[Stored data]
================
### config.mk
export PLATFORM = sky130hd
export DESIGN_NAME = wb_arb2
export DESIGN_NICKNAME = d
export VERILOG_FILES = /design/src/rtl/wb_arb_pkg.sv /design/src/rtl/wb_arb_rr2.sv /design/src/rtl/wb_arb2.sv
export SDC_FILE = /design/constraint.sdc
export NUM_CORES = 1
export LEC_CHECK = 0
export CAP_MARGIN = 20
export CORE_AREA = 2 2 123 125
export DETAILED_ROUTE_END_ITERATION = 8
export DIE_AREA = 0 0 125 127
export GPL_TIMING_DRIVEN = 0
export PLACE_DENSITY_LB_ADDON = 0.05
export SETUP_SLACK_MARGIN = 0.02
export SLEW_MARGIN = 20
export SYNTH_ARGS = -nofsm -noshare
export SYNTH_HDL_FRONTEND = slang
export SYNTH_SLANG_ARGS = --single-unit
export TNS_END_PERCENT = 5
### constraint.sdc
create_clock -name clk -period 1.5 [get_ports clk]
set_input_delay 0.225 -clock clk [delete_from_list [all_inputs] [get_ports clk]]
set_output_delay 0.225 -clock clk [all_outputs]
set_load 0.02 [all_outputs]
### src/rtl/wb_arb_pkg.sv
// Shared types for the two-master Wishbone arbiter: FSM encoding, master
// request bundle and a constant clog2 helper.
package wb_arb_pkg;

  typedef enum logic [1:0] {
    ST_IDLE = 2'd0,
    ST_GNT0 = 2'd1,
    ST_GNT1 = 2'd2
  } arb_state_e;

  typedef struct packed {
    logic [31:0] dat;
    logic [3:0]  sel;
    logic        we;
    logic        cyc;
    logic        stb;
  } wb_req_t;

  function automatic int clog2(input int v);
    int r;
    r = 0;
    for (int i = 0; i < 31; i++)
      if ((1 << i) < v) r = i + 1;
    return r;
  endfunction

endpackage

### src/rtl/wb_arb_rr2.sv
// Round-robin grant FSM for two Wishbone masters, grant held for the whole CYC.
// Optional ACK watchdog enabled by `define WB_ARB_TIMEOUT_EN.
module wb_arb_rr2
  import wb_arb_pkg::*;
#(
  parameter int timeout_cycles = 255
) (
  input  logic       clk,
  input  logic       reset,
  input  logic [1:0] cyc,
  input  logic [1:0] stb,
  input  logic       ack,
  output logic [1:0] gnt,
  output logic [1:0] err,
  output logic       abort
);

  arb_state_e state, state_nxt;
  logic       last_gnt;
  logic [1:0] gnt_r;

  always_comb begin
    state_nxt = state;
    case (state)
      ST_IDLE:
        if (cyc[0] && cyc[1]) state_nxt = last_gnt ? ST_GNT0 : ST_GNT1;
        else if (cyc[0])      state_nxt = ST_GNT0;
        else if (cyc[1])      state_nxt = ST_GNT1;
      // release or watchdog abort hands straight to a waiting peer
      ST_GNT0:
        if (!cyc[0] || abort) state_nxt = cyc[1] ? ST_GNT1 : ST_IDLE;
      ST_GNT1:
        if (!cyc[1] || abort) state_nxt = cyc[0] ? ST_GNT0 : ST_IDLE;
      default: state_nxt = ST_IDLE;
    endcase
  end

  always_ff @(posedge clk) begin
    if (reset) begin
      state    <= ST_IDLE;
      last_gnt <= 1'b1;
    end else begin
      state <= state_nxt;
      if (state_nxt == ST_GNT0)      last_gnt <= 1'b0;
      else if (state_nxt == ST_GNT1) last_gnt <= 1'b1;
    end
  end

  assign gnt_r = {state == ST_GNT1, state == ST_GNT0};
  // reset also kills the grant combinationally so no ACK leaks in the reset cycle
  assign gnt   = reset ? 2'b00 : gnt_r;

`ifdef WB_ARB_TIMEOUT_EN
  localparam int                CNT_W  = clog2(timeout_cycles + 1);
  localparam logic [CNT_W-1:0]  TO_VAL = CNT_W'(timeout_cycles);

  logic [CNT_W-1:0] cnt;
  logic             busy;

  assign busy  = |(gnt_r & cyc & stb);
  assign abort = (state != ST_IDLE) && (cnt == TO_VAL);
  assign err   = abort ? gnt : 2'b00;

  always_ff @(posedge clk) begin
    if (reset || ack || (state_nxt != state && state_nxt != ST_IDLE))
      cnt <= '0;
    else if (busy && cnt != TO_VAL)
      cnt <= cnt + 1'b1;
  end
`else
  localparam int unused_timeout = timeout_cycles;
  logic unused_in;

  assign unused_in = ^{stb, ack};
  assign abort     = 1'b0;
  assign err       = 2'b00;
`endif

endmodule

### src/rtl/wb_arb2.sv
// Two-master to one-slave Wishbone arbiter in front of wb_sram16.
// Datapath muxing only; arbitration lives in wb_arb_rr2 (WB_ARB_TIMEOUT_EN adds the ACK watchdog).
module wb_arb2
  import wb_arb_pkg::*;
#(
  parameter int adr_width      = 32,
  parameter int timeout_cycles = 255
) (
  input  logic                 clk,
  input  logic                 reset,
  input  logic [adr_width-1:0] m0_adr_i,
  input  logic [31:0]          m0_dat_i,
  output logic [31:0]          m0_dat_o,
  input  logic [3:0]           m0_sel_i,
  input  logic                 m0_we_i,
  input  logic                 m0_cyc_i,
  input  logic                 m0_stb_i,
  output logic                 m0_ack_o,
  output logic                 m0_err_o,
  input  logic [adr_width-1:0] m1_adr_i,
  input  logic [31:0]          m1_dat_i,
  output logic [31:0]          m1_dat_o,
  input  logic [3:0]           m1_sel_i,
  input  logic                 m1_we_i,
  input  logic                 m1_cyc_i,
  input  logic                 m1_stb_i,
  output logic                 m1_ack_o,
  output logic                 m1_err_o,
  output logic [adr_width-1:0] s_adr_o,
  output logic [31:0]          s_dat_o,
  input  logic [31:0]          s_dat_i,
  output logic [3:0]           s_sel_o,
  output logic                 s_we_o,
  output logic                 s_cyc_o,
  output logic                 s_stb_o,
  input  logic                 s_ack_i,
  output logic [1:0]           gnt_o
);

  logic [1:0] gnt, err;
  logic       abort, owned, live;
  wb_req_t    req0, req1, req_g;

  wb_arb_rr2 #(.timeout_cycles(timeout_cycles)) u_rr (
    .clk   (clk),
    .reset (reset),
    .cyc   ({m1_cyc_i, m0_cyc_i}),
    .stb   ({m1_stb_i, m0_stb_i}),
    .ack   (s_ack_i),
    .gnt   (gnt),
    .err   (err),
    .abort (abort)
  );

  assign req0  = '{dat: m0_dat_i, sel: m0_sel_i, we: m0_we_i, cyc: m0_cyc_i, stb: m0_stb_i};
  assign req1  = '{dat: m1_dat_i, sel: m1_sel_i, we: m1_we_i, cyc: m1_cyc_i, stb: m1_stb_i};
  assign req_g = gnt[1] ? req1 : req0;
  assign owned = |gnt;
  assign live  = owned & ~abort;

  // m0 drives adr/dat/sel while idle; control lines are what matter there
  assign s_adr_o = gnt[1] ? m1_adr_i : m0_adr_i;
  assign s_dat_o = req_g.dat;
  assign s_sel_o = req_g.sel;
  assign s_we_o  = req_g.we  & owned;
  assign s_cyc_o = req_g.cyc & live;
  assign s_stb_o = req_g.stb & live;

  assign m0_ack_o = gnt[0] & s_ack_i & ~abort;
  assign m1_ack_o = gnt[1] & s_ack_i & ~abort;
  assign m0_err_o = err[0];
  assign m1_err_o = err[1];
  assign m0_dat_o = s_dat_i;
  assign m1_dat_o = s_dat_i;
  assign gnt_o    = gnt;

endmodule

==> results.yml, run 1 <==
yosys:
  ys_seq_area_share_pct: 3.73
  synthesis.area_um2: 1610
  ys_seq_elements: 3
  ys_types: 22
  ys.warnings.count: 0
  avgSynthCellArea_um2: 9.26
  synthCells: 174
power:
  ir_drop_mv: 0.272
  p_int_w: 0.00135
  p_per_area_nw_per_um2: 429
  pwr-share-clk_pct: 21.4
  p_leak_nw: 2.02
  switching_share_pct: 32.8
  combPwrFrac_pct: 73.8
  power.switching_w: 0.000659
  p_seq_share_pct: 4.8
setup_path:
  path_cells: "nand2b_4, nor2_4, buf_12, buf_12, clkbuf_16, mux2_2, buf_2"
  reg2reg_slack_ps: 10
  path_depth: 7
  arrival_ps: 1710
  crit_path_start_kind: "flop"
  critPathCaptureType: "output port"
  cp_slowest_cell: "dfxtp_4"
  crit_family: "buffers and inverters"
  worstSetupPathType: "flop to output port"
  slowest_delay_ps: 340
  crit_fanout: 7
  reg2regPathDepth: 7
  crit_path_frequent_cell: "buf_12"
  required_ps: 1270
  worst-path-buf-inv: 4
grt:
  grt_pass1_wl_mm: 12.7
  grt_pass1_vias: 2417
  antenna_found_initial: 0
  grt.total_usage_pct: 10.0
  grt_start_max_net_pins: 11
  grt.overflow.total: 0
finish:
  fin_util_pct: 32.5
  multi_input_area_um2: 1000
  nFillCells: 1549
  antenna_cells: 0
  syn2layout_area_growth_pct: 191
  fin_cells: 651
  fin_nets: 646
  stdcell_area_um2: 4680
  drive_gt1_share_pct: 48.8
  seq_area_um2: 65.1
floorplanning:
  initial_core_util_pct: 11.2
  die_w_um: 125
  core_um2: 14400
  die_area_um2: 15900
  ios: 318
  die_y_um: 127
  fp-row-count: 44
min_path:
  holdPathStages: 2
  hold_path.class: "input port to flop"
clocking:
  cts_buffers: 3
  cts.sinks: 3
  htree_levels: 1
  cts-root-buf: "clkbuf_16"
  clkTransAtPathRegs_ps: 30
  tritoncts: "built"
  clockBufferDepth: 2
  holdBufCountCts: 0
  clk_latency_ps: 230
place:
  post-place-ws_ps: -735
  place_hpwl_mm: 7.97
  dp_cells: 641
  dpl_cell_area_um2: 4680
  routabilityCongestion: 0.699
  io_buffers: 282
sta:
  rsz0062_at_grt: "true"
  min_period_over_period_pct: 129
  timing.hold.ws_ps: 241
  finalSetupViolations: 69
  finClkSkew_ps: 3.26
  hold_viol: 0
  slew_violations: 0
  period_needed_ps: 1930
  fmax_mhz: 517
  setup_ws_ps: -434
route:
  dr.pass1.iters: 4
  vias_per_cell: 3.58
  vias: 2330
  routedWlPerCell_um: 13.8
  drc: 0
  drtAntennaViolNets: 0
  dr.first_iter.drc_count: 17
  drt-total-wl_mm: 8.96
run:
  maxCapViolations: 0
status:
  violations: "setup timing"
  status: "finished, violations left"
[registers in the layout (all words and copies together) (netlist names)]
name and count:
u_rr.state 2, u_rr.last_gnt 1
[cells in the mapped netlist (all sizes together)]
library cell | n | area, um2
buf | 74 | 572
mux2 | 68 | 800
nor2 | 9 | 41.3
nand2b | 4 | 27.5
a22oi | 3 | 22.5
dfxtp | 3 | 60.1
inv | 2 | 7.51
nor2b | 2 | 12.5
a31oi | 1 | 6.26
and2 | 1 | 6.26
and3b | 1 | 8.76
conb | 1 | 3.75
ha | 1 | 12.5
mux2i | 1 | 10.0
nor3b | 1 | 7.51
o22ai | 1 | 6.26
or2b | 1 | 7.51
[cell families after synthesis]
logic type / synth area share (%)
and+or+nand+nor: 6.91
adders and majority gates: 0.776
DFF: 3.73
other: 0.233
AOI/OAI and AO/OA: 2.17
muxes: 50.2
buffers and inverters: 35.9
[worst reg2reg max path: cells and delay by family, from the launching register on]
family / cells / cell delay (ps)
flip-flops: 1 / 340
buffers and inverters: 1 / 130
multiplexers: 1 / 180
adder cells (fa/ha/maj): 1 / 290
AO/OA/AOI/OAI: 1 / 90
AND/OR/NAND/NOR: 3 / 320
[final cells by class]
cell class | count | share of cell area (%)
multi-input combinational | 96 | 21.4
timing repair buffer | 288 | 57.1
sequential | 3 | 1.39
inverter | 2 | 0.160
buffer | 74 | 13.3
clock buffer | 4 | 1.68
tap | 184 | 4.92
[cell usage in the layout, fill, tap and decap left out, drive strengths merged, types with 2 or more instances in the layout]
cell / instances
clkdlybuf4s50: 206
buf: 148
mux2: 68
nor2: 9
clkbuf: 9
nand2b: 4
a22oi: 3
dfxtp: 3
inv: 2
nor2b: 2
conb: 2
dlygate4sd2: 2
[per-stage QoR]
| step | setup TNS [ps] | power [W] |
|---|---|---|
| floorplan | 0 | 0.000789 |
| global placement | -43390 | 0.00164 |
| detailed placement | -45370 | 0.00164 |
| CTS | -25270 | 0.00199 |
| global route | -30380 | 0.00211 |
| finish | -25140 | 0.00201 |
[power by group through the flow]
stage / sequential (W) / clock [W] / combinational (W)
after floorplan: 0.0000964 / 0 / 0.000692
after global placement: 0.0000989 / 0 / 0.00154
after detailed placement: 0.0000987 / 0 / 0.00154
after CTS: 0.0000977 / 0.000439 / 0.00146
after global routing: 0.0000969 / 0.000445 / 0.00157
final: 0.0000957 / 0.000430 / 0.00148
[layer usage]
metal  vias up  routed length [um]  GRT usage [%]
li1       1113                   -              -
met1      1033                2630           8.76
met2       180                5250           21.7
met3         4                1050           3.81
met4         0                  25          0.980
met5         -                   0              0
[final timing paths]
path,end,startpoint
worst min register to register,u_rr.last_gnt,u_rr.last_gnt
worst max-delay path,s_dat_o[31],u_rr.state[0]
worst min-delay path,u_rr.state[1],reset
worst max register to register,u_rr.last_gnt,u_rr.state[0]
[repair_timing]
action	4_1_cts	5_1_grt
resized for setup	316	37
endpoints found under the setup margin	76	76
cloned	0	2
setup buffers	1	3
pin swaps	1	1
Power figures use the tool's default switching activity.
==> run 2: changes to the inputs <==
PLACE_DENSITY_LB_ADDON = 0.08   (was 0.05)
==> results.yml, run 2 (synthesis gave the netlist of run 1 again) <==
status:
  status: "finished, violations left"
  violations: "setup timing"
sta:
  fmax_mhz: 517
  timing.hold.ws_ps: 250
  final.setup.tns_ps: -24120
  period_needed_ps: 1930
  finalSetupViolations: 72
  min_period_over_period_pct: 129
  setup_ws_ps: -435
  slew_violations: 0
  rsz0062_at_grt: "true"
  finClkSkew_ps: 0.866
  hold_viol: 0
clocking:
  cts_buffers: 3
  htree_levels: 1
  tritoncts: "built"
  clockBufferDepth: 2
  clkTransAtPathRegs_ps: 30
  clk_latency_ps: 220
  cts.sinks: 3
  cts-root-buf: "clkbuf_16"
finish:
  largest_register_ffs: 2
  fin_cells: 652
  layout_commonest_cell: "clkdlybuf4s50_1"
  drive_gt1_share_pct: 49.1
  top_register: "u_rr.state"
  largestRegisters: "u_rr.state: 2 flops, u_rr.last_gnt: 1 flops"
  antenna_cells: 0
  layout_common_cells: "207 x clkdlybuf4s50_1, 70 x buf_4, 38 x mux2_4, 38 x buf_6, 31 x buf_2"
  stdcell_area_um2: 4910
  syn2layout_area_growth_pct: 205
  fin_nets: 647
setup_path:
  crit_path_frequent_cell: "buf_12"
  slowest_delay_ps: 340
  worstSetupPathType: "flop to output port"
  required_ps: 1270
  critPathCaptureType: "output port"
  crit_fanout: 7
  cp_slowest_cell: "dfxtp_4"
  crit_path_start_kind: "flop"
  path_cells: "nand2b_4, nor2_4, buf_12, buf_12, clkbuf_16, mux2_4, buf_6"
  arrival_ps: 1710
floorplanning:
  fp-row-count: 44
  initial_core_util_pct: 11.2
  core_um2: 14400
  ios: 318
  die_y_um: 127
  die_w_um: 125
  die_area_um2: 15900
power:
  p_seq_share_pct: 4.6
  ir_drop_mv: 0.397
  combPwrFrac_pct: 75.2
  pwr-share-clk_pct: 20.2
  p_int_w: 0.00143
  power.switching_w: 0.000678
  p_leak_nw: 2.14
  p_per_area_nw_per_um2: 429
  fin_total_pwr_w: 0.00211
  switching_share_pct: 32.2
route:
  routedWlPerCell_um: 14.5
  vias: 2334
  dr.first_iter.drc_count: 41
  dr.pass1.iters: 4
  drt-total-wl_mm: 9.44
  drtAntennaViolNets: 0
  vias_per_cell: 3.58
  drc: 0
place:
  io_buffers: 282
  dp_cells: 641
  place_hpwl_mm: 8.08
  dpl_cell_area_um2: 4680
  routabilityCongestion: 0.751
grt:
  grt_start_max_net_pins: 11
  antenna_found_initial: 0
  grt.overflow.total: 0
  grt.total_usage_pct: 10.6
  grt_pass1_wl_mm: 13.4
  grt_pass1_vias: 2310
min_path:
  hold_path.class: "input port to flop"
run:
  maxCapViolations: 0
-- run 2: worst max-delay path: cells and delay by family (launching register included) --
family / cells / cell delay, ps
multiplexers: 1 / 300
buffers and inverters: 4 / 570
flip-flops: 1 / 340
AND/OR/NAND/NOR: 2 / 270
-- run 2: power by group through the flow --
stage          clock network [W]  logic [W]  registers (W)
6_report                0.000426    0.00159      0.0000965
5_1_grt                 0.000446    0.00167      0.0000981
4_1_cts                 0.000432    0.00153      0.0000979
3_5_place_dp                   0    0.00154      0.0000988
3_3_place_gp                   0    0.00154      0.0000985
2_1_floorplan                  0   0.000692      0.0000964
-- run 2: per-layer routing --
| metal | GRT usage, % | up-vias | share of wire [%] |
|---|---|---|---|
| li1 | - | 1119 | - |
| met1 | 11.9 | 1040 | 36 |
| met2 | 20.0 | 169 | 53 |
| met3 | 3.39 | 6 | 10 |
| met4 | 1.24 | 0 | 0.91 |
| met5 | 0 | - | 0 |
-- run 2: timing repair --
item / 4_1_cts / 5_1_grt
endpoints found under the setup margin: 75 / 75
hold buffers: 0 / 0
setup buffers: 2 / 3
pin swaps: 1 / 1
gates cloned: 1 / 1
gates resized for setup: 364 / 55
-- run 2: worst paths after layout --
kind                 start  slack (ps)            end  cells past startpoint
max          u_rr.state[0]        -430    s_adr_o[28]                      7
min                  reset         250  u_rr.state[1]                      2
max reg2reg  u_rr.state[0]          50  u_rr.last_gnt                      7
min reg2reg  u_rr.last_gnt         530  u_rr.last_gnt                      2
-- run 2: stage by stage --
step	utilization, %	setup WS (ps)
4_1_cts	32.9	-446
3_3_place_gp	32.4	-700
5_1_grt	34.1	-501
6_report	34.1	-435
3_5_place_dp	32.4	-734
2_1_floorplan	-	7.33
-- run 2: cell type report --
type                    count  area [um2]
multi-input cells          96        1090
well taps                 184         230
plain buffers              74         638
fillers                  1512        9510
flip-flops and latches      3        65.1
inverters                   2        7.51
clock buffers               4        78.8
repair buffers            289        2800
================
• **Activity**: Which lines above contain the word "resized"? Copy each one.

• **Exercise result**:
resized for setup	316	37
gates resized for setup: 364 / 55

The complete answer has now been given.